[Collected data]
.....
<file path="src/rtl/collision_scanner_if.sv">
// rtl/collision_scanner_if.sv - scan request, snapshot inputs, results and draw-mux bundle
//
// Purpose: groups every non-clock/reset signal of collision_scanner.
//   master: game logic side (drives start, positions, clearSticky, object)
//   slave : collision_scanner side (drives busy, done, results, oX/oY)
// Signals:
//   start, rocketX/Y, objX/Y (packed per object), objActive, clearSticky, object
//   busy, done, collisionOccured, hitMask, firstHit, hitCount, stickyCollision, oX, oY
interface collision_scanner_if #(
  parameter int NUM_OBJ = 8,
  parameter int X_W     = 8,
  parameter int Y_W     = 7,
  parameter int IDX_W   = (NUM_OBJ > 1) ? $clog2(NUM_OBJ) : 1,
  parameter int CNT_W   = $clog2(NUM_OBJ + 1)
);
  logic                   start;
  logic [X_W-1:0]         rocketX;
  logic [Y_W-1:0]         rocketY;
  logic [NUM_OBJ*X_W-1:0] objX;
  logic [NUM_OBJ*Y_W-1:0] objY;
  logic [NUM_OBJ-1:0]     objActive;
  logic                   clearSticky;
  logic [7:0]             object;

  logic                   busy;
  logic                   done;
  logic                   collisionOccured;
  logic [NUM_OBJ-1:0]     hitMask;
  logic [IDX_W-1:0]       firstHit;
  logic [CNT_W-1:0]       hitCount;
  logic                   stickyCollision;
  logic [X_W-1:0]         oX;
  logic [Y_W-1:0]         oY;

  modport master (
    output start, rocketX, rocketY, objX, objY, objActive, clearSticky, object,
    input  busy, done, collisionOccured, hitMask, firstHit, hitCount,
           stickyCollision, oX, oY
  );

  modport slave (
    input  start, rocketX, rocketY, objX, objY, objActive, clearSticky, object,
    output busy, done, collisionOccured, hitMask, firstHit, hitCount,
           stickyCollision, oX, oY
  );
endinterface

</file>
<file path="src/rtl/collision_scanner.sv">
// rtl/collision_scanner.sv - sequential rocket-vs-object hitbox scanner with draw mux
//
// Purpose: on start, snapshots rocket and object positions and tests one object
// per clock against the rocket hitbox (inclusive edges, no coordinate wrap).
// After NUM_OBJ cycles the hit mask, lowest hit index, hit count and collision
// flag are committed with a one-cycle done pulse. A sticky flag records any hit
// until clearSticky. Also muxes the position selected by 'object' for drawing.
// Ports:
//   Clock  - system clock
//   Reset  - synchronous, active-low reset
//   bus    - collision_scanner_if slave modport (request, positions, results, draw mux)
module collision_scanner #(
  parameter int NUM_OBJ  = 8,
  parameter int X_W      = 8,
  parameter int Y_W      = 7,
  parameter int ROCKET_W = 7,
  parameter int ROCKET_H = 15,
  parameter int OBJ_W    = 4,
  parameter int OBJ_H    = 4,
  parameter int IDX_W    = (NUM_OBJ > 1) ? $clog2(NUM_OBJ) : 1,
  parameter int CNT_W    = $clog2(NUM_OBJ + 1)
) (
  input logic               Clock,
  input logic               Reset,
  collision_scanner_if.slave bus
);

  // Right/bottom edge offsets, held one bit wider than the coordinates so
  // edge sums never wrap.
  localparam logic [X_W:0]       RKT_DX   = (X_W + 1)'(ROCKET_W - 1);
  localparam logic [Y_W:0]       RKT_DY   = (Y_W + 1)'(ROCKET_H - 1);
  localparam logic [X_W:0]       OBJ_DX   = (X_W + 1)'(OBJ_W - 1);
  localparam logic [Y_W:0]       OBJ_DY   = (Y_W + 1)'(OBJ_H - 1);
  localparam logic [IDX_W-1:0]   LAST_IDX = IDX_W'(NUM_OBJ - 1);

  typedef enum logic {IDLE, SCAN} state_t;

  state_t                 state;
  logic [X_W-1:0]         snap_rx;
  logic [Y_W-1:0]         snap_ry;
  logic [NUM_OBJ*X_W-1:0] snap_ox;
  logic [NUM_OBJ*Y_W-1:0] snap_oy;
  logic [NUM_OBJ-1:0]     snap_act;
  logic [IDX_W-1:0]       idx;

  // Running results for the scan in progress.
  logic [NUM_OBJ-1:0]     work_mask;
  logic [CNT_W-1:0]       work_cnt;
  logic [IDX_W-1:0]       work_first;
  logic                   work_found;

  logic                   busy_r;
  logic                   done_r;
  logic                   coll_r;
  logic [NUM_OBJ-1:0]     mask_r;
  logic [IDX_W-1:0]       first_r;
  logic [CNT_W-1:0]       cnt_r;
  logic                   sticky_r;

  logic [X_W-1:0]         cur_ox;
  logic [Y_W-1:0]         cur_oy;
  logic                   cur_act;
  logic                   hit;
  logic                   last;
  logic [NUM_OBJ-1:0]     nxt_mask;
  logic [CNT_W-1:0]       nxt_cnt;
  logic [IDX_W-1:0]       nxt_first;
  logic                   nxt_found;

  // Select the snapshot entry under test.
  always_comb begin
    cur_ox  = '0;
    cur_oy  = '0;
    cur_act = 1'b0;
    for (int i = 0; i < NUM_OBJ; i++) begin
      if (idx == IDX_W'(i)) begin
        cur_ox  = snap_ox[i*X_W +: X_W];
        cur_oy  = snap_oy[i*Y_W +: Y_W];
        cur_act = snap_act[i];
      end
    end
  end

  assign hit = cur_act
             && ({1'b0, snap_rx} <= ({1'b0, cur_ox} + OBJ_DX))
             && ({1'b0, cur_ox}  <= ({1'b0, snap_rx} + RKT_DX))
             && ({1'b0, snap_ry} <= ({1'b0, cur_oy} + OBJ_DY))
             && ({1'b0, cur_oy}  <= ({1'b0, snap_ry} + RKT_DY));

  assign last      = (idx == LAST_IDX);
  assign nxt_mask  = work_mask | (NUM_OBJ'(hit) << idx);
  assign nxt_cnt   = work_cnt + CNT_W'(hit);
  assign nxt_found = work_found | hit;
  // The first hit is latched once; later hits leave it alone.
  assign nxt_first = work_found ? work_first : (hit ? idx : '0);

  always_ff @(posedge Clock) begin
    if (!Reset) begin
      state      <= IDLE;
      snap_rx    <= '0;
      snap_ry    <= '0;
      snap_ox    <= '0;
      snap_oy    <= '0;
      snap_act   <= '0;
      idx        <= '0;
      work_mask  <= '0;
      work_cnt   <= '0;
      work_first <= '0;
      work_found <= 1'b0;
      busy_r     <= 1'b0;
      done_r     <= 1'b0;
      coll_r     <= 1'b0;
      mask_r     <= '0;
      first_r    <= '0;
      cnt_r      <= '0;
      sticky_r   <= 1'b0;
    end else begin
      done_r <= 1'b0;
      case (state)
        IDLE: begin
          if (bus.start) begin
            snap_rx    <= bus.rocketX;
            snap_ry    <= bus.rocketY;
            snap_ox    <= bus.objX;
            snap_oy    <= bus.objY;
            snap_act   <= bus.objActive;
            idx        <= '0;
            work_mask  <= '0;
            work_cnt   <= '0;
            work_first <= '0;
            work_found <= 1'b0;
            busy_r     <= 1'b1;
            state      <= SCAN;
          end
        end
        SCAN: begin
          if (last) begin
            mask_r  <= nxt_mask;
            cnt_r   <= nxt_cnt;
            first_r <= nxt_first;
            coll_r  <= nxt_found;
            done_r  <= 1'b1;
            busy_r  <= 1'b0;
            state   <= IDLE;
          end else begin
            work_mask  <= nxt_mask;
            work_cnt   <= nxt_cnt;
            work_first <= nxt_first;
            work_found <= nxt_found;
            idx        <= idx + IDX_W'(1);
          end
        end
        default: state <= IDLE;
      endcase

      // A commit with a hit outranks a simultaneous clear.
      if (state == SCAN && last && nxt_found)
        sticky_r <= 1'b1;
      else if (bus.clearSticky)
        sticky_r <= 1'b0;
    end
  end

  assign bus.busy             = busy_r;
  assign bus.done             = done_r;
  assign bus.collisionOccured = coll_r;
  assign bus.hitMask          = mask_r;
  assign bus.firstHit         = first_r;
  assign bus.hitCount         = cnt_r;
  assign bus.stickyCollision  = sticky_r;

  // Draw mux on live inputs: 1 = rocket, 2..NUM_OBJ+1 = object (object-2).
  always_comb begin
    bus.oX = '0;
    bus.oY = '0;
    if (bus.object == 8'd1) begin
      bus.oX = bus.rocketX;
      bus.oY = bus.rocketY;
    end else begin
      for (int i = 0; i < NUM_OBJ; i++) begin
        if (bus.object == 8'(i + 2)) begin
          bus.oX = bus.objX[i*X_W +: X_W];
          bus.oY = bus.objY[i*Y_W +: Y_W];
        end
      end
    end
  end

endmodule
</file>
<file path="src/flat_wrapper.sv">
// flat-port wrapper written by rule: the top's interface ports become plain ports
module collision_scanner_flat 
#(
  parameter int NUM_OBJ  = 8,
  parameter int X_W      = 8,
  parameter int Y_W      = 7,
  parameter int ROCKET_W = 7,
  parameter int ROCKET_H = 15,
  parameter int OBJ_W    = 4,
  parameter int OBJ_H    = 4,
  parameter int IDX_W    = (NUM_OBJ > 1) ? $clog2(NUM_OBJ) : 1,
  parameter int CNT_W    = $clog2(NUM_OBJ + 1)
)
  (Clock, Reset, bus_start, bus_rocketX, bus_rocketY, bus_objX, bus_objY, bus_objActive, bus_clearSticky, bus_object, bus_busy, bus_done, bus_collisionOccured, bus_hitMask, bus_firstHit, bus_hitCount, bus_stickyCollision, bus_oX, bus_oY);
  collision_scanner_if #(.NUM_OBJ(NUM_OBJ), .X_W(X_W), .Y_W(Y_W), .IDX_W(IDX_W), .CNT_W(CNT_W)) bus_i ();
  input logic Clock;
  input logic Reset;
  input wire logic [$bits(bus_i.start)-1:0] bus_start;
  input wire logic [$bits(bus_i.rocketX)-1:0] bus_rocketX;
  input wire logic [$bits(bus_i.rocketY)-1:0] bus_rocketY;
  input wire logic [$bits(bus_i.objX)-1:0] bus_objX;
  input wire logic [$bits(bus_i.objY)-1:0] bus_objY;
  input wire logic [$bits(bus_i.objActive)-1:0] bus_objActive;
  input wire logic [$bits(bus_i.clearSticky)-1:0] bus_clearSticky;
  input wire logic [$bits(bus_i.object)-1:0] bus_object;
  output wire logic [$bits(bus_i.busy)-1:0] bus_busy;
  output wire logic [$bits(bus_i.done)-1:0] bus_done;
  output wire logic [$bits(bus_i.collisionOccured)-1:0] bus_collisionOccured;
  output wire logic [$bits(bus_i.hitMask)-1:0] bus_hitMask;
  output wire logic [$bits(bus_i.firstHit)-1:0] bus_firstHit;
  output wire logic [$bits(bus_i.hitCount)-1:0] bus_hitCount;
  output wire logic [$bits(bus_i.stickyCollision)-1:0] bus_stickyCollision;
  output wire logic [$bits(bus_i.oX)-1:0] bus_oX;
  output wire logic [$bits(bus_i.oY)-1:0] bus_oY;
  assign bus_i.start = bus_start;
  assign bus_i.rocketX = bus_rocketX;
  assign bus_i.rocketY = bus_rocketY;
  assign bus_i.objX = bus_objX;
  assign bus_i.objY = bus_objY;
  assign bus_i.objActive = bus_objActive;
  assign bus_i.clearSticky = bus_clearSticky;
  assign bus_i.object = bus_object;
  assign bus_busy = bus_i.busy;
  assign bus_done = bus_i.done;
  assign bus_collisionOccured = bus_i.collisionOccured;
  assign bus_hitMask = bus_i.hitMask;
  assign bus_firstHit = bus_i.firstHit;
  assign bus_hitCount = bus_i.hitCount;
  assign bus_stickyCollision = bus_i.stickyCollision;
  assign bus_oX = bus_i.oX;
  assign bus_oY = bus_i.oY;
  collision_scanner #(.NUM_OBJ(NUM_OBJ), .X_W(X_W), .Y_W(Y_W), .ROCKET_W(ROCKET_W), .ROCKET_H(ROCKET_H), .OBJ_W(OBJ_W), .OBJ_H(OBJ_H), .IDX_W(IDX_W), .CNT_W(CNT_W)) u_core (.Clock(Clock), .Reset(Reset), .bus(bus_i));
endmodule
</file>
.....
Assigned task: Scan the entries above for the string "with" and copy each line containing it.

Answer to this task:
// rtl/collision_scanner.sv - sequential rocket-vs-object hitbox scanner with draw mux
// flag are committed with a one-cycle done pulse. A sticky flag records any hit
      // A commit with a hit outranks a simultaneous clear.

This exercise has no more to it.